● **TRY IT**: Reproduce, with no edits, the line that contains "flops | 51 | 51 | 0.3516" and all the lines that follow it, ending with the last line of the records.

Content starts

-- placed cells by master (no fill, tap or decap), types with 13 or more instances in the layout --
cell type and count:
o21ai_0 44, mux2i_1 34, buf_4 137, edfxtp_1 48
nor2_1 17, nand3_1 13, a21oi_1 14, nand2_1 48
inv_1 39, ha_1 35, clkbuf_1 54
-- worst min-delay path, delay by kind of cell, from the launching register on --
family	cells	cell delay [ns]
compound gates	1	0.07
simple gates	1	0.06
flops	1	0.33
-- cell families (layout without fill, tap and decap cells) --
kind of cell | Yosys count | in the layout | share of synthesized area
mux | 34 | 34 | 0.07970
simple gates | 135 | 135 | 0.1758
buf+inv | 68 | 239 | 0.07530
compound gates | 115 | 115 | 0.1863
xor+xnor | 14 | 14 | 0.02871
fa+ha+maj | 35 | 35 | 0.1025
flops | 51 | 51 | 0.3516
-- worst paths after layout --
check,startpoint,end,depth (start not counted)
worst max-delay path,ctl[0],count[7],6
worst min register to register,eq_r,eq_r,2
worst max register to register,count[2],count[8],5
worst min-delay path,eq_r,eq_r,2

Content ends

● **ANSWER FOR THE TASK**:
flops | 51 | 51 | 0.3516
-- worst paths after layout --
check,startpoint,end,depth (start not counted)
worst max-delay path,ctl[0],count[7],6
worst min register to register,eq_r,eq_r,2
worst max register to register,count[2],count[8],5
worst min-delay path,eq_r,eq_r,2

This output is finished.